- **What the task requires**
Only the line containing "change 1: through" and the lines after it, through the end of the entries, should be output exactly.

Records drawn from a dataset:
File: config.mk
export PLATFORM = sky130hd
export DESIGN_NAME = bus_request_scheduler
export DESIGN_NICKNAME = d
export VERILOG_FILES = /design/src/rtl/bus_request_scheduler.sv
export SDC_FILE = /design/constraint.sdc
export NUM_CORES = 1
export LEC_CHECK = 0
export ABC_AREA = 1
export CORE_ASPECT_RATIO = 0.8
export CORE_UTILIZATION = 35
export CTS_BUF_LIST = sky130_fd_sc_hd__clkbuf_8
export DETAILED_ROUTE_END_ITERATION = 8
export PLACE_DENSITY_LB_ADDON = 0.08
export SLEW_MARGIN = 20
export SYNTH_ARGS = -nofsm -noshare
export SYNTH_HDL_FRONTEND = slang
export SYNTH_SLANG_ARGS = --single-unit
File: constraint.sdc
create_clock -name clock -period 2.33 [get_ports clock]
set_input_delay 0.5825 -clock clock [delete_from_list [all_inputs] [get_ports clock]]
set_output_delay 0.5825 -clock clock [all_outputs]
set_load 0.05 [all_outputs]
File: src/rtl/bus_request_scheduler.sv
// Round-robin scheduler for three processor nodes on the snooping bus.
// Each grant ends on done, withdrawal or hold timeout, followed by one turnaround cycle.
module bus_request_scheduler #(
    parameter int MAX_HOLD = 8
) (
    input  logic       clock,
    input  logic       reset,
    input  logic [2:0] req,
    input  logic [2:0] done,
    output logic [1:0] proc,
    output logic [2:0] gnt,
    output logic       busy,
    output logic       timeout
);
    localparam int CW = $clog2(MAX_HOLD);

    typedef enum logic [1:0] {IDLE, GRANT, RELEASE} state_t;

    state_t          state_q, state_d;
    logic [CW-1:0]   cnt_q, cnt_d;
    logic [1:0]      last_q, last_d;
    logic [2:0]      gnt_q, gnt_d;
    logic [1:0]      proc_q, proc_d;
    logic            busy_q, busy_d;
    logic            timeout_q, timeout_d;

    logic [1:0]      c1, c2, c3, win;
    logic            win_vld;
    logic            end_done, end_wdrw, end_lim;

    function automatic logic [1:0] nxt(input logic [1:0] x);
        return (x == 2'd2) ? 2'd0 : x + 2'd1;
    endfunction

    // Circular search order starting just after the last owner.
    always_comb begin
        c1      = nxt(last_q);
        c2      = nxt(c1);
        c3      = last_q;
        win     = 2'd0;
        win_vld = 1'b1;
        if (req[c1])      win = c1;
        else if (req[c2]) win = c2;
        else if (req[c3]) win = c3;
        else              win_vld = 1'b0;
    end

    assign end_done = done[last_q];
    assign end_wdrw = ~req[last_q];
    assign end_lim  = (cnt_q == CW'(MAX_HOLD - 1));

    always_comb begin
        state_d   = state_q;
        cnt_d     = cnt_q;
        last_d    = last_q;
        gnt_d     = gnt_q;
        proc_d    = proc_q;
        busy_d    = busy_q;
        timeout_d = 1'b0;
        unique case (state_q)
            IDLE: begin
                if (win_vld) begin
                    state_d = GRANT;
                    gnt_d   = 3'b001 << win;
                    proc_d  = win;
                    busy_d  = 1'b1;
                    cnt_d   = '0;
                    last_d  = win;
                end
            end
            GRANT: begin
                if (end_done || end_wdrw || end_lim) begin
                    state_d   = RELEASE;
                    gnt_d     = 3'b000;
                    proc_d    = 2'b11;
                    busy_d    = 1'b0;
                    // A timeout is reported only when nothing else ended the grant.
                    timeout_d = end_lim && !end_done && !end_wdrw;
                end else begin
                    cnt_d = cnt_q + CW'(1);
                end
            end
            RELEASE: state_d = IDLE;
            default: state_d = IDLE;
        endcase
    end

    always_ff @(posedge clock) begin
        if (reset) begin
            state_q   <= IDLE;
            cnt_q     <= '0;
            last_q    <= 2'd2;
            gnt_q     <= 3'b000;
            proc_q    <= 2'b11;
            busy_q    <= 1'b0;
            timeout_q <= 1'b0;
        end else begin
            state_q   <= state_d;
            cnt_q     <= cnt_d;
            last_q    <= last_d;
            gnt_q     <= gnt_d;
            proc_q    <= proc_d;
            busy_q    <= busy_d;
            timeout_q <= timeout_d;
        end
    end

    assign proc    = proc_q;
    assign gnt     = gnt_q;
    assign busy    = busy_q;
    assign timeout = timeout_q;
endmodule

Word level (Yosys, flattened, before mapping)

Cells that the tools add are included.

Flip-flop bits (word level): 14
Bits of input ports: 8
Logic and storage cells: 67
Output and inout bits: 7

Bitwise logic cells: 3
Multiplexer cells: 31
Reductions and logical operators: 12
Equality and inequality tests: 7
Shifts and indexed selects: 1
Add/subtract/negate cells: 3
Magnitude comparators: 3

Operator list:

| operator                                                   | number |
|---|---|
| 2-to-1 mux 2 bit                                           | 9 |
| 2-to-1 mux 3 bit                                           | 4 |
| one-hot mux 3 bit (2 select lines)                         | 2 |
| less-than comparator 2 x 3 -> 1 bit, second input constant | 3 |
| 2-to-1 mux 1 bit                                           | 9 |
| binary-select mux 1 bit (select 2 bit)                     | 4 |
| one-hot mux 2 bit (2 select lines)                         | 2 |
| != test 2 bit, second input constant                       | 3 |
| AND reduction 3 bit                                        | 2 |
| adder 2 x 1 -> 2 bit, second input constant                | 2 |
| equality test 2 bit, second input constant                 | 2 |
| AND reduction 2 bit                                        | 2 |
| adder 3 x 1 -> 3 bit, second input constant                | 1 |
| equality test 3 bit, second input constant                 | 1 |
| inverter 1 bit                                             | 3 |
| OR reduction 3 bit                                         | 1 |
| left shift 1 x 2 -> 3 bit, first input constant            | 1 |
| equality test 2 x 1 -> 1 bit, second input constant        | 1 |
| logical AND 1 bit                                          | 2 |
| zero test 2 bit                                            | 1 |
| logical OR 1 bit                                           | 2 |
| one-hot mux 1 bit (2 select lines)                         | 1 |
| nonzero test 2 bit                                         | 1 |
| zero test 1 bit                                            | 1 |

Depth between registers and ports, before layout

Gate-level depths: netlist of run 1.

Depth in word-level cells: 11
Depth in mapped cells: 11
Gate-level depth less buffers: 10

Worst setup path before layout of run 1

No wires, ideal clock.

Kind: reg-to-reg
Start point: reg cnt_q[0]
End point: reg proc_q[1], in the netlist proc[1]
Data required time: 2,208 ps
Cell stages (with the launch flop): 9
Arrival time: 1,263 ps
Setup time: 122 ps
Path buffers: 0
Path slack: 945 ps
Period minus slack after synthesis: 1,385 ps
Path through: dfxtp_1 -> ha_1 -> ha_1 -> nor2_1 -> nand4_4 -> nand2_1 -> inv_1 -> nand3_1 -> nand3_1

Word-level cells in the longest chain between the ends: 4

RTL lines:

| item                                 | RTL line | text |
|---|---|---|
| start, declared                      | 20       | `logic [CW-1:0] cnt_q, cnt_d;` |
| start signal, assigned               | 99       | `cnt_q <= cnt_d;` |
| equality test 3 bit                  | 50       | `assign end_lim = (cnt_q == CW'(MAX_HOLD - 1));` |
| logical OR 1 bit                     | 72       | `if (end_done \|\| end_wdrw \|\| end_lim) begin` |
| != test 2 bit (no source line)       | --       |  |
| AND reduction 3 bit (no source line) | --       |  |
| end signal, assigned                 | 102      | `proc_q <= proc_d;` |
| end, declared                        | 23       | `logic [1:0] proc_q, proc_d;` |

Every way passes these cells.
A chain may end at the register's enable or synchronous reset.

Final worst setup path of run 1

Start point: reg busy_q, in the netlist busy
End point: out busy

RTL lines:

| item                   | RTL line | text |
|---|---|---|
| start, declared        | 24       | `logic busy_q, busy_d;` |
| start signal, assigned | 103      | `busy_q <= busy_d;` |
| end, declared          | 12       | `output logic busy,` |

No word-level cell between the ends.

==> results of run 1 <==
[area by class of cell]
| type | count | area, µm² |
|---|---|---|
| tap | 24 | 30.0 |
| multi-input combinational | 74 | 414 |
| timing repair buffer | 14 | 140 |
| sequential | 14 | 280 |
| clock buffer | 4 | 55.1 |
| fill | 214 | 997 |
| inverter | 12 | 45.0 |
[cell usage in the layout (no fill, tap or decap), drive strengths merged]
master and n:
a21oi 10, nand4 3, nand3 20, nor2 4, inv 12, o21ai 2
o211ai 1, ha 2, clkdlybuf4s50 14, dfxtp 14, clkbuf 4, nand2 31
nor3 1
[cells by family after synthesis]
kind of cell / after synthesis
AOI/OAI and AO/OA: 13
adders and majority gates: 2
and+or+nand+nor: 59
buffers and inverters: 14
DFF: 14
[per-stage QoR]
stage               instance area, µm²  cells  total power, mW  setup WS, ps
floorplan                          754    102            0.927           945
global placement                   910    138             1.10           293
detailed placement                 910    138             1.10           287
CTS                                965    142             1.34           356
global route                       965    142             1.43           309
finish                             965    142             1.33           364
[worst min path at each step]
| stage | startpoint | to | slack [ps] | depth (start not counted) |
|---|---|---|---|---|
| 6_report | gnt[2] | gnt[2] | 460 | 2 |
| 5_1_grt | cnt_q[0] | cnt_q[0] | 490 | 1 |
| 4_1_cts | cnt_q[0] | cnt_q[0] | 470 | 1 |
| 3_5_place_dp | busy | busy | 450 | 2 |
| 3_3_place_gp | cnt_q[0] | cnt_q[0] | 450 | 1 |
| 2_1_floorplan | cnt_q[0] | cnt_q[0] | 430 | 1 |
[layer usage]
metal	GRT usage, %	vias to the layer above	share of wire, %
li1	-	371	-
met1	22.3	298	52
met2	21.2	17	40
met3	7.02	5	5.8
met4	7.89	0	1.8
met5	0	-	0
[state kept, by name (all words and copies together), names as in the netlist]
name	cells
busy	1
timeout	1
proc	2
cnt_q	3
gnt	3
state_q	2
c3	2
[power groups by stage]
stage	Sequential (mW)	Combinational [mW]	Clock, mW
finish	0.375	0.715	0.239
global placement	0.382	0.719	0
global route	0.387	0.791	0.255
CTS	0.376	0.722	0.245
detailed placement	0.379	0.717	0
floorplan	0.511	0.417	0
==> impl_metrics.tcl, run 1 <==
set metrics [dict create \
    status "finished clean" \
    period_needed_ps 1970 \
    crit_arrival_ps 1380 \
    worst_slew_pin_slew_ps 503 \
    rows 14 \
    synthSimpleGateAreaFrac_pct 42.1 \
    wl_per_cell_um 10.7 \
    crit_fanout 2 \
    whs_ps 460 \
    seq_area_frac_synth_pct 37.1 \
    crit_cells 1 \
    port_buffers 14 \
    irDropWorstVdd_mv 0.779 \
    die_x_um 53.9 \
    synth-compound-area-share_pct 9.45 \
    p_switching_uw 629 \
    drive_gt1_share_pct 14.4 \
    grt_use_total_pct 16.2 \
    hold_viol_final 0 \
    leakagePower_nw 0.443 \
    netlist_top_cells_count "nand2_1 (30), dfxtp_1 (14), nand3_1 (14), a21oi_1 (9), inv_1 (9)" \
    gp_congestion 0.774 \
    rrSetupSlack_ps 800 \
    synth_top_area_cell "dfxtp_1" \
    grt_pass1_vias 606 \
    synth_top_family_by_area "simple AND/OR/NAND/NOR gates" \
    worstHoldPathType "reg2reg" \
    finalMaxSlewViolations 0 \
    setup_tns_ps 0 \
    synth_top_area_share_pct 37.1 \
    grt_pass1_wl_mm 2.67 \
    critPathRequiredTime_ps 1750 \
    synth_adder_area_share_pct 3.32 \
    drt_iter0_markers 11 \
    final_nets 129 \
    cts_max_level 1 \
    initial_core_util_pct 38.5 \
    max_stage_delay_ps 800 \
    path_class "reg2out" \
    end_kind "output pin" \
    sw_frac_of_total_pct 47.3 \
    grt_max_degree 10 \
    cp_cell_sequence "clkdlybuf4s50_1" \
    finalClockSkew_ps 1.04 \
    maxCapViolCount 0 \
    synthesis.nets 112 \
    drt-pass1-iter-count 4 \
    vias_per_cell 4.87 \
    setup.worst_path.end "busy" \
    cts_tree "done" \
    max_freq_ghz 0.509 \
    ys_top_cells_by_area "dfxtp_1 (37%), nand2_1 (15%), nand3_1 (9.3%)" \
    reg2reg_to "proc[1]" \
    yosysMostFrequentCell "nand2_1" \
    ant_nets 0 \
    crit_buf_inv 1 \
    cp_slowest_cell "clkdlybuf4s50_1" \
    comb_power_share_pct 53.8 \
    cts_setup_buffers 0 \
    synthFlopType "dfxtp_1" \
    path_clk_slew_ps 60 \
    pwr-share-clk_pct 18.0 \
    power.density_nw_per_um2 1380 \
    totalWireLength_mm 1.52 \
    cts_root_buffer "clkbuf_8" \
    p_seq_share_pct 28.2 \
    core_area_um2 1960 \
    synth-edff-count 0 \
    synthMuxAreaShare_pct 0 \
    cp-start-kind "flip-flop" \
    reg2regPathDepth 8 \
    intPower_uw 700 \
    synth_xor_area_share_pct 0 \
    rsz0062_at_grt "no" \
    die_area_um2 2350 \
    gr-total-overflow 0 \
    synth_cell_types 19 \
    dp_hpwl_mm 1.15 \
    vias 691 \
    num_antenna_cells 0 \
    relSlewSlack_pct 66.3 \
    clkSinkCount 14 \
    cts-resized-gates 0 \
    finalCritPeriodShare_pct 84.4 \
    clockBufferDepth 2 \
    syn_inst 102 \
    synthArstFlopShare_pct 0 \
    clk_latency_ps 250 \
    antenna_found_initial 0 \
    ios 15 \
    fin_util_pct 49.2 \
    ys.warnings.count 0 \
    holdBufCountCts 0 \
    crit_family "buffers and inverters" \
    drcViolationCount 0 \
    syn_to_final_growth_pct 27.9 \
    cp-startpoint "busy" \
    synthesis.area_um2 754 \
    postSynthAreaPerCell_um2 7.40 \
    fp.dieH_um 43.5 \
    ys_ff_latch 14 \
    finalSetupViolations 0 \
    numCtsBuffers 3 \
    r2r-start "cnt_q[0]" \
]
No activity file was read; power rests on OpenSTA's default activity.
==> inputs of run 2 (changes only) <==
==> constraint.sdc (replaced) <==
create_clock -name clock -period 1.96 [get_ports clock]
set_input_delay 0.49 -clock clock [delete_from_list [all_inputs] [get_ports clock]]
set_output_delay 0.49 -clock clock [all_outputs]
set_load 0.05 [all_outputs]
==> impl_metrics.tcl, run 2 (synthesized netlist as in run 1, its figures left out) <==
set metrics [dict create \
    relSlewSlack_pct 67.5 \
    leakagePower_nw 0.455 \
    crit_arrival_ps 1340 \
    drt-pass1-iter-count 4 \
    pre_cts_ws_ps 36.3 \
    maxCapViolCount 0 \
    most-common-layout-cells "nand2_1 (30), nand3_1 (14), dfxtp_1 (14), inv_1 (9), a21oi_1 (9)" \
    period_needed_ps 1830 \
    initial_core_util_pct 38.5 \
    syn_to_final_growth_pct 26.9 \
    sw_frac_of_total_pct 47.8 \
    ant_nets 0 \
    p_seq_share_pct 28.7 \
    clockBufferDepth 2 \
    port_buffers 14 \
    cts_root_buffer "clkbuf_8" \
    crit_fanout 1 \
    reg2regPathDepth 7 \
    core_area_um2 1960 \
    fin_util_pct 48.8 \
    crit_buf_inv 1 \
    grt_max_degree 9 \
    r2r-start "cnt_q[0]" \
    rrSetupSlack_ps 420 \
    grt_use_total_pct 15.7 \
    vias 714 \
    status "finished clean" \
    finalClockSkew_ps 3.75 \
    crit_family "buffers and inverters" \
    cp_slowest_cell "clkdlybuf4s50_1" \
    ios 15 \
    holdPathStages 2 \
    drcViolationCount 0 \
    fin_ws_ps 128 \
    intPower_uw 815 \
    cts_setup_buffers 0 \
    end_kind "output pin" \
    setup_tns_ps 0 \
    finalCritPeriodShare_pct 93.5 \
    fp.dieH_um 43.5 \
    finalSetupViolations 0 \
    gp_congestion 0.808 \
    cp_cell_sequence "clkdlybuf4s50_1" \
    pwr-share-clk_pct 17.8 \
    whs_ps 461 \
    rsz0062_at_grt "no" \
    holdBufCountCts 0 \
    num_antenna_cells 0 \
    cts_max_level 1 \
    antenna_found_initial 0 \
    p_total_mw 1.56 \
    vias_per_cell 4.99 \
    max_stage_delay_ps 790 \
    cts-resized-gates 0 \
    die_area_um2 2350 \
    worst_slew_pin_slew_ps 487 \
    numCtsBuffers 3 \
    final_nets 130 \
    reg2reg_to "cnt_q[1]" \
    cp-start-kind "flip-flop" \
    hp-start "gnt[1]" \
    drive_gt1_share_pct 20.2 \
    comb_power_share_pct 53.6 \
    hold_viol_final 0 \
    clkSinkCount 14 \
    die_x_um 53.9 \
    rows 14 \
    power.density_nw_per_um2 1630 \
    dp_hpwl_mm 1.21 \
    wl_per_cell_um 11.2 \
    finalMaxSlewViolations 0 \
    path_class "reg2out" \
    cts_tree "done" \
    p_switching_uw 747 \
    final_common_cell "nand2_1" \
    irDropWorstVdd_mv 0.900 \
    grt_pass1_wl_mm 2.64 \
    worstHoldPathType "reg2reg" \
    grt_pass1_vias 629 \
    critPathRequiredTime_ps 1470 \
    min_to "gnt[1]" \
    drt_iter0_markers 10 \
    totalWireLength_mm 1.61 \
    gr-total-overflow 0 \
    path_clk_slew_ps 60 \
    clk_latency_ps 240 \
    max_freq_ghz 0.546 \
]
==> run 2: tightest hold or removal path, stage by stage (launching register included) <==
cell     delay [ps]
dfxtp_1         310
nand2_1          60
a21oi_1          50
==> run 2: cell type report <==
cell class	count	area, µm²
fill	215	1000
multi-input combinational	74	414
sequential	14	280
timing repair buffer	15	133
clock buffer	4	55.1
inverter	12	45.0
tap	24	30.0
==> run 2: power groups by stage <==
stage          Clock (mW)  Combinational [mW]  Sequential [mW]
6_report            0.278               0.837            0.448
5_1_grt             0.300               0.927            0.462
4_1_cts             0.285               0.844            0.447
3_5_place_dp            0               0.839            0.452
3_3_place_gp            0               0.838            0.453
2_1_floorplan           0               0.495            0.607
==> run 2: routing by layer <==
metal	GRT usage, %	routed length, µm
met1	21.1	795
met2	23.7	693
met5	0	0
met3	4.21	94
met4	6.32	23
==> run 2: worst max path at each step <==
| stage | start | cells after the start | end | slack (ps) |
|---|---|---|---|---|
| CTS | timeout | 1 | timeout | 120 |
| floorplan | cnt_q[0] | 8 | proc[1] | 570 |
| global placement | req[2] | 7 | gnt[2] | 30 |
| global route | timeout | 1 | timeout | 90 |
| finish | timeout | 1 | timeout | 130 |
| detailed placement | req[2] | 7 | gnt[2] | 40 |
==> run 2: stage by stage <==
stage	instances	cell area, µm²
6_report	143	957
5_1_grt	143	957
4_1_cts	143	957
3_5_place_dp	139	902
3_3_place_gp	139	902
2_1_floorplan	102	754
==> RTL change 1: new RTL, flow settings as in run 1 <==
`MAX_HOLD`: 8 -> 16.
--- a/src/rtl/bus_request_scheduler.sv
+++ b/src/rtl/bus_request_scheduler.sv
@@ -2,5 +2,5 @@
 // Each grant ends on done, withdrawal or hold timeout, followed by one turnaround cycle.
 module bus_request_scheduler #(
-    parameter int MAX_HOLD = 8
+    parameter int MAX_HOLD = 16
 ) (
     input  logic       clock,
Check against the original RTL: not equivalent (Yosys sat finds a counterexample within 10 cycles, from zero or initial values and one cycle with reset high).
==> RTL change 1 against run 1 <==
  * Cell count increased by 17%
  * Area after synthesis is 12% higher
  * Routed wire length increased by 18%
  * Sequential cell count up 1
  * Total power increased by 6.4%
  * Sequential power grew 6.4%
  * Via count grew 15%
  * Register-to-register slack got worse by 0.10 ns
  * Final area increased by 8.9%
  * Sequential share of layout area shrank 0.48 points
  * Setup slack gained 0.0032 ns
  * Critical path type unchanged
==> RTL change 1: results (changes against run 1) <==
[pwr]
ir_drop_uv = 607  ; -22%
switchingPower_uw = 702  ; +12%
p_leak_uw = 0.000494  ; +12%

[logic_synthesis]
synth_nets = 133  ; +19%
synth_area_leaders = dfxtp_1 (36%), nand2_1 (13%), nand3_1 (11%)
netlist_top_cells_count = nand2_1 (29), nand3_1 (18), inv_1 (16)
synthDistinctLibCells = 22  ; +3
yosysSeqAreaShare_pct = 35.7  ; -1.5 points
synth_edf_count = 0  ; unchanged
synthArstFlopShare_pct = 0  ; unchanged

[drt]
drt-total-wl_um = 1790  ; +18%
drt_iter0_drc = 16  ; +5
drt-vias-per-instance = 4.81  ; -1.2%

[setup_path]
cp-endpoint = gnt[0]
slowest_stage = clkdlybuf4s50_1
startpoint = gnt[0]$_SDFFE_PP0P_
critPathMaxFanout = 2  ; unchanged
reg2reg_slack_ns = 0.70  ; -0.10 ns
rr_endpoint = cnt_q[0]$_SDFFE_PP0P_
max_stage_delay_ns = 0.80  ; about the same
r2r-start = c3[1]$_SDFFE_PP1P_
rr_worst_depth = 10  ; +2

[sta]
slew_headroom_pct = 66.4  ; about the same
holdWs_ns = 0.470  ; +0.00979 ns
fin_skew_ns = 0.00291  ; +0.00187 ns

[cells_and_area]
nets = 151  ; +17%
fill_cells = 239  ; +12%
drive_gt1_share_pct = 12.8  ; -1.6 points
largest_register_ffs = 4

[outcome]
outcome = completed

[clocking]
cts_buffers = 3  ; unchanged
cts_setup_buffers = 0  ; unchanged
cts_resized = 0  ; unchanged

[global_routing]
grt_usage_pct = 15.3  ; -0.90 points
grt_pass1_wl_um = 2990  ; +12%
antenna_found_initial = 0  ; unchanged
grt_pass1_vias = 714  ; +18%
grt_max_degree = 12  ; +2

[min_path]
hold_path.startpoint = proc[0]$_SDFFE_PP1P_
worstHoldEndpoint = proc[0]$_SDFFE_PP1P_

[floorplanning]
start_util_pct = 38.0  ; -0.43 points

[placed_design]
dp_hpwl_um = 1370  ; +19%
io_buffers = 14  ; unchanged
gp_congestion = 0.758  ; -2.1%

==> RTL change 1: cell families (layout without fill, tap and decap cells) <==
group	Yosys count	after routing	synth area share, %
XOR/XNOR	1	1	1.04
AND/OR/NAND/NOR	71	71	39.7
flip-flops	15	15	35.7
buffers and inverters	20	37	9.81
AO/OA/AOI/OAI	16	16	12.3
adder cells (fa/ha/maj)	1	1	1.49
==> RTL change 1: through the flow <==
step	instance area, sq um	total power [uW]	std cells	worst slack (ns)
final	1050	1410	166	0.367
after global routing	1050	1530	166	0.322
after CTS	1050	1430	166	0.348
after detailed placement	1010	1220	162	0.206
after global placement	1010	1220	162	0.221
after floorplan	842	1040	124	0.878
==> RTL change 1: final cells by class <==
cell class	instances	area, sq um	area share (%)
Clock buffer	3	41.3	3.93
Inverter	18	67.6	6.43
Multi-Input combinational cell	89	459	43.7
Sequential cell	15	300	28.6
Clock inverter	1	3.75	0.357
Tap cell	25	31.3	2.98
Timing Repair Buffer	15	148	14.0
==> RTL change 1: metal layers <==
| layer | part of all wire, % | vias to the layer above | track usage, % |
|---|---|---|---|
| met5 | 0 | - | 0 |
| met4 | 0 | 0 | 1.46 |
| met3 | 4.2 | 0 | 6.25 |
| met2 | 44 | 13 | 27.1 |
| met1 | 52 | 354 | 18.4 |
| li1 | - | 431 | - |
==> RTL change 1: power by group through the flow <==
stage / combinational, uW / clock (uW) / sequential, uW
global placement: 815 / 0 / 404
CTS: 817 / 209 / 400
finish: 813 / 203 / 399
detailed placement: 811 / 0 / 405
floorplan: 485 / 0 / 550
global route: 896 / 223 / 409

- **Result**
==> RTL change 1: through the flow <==
step	instance area, sq um	total power [uW]	std cells	worst slack (ns)
final	1050	1410	166	0.367
after global routing	1050	1530	166	0.322
after CTS	1050	1430	166	0.348
after detailed placement	1010	1220	162	0.206
after global placement	1010	1220	162	0.221
after floorplan	842	1040	124	0.878
==> RTL change 1: final cells by class <==
cell class	instances	area, sq um	area share (%)
Clock buffer	3	41.3	3.93
Inverter	18	67.6	6.43
Multi-Input combinational cell	89	459	43.7
Sequential cell	15	300	28.6
Clock inverter	1	3.75	0.357
Tap cell	25	31.3	2.98
Timing Repair Buffer	15	148	14.0
==> RTL change 1: metal layers <==
| layer | part of all wire, % | vias to the layer above | track usage, % |
|---|---|---|---|
| met5 | 0 | - | 0 |
| met4 | 0 | 0 | 1.46 |
| met3 | 4.2 | 0 | 6.25 |
| met2 | 44 | 13 | 27.1 |
| met1 | 52 | 354 | 18.4 |
| li1 | - | 431 | - |
==> RTL change 1: power by group through the flow <==
stage / combinational, uW / clock (uW) / sequential, uW
global placement: 815 / 0 / 404
CTS: 817 / 209 / 400
finish: 813 / 203 / 399
detailed placement: 811 / 0 / 405
floorplan: 485 / 0 / 550
global route: 896 / 223 / 409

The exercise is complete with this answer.